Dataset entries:
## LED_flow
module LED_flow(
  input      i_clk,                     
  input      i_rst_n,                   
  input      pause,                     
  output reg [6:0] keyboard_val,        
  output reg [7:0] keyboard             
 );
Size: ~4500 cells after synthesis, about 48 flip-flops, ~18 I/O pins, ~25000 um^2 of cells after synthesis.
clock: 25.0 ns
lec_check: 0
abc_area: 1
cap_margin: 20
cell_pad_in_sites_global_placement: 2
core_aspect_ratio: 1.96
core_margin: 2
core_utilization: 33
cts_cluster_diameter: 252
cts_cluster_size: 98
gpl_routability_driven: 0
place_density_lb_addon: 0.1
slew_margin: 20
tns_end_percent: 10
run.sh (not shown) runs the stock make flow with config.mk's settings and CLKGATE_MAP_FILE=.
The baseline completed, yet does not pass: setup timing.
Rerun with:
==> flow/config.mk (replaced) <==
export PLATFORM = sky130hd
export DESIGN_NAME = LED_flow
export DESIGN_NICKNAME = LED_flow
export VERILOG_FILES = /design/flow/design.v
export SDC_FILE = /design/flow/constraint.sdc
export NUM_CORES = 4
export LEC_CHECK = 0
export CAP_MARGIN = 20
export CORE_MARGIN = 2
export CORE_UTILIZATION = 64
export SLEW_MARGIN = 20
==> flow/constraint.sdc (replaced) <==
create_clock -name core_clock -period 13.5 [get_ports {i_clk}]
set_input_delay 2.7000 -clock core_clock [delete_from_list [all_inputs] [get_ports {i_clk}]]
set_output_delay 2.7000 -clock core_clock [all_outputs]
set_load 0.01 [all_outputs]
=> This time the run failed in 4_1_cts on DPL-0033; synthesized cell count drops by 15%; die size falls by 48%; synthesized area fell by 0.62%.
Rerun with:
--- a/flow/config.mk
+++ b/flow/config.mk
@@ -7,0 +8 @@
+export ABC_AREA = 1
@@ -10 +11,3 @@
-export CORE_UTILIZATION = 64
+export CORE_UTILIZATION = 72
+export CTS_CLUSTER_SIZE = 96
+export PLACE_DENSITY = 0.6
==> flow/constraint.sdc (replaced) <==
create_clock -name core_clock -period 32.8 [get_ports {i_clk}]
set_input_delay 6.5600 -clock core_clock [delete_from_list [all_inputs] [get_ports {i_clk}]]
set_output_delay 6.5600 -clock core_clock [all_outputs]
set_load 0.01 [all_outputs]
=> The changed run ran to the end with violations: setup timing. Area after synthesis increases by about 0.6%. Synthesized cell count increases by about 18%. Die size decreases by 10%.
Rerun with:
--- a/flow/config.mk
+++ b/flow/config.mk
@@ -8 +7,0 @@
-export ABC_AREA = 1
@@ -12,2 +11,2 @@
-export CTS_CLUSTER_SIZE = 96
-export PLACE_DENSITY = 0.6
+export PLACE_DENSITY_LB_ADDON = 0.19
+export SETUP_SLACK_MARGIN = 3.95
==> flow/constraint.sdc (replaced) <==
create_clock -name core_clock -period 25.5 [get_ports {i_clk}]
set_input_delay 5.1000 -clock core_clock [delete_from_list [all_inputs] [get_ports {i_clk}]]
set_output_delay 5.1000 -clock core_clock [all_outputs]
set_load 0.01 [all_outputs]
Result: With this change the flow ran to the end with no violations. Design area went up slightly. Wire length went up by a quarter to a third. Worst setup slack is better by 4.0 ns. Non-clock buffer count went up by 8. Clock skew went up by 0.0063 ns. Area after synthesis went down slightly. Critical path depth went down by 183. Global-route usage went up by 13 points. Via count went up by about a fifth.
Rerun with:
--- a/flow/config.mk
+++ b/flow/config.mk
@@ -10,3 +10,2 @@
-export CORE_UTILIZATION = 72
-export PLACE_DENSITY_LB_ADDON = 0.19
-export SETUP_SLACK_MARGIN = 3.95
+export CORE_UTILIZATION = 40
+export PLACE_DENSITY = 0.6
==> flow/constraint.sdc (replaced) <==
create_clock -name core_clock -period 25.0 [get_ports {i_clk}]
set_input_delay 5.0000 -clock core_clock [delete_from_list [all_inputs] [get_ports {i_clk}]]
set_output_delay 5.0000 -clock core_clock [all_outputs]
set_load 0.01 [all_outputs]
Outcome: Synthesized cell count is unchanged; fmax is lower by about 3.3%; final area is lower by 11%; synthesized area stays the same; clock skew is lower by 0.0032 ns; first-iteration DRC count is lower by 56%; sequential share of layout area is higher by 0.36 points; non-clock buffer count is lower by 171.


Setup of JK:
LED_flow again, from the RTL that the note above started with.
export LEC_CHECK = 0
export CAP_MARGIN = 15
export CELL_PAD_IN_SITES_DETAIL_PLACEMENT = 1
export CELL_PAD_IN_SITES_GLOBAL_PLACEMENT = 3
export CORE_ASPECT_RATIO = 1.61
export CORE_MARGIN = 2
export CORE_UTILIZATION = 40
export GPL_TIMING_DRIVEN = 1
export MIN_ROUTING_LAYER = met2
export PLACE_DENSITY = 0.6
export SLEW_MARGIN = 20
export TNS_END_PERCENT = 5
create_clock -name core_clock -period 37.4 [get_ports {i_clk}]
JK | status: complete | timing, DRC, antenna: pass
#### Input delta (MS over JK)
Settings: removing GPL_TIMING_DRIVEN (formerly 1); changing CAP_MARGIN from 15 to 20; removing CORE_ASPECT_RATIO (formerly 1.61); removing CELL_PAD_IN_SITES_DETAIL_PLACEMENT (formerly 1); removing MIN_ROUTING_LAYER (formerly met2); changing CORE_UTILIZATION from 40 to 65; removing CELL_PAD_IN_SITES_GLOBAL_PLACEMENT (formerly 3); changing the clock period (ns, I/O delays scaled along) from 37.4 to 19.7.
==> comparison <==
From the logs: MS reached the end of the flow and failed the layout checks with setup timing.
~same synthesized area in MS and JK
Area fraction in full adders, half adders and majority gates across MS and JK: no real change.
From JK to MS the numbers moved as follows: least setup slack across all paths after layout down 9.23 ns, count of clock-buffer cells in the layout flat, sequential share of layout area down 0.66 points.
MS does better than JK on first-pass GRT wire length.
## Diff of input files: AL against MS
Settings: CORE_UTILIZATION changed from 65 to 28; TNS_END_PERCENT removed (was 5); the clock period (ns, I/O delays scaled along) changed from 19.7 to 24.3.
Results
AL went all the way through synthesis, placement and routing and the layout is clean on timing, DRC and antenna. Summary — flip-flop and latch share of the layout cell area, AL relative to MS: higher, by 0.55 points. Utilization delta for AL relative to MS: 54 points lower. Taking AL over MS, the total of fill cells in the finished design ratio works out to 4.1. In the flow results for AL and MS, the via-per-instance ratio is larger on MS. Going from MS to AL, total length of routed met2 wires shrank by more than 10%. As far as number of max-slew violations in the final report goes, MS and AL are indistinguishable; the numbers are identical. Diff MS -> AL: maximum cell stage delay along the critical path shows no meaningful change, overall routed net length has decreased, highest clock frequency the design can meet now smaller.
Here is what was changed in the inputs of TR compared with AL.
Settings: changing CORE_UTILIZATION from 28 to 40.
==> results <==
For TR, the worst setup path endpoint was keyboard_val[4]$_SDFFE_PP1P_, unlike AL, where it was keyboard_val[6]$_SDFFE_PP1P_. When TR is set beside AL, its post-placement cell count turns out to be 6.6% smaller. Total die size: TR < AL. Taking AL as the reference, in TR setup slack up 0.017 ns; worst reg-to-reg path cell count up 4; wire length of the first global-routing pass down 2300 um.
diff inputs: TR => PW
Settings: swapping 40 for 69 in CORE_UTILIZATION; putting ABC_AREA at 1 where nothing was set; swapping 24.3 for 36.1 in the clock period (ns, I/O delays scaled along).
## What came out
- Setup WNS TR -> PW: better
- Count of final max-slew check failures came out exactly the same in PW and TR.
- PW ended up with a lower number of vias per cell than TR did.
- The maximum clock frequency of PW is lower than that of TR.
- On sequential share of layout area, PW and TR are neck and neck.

Instructions to follow: Scan the records for lines that hold "better", and reproduce each one you find.

Exercise answer:
Result: With this change the flow ran to the end with no violations. Design area went up slightly. Wire length went up by a quarter to a third. Worst setup slack is better by 4.0 ns. Non-clock buffer count went up by 8. Clock skew went up by 0.0063 ns. Area after synthesis went down slightly. Critical path depth went down by 183. Global-route usage went up by 13 points. Via count went up by about a fifth.
MS does better than JK on first-pass GRT wire length.
- Setup WNS TR -> PW: better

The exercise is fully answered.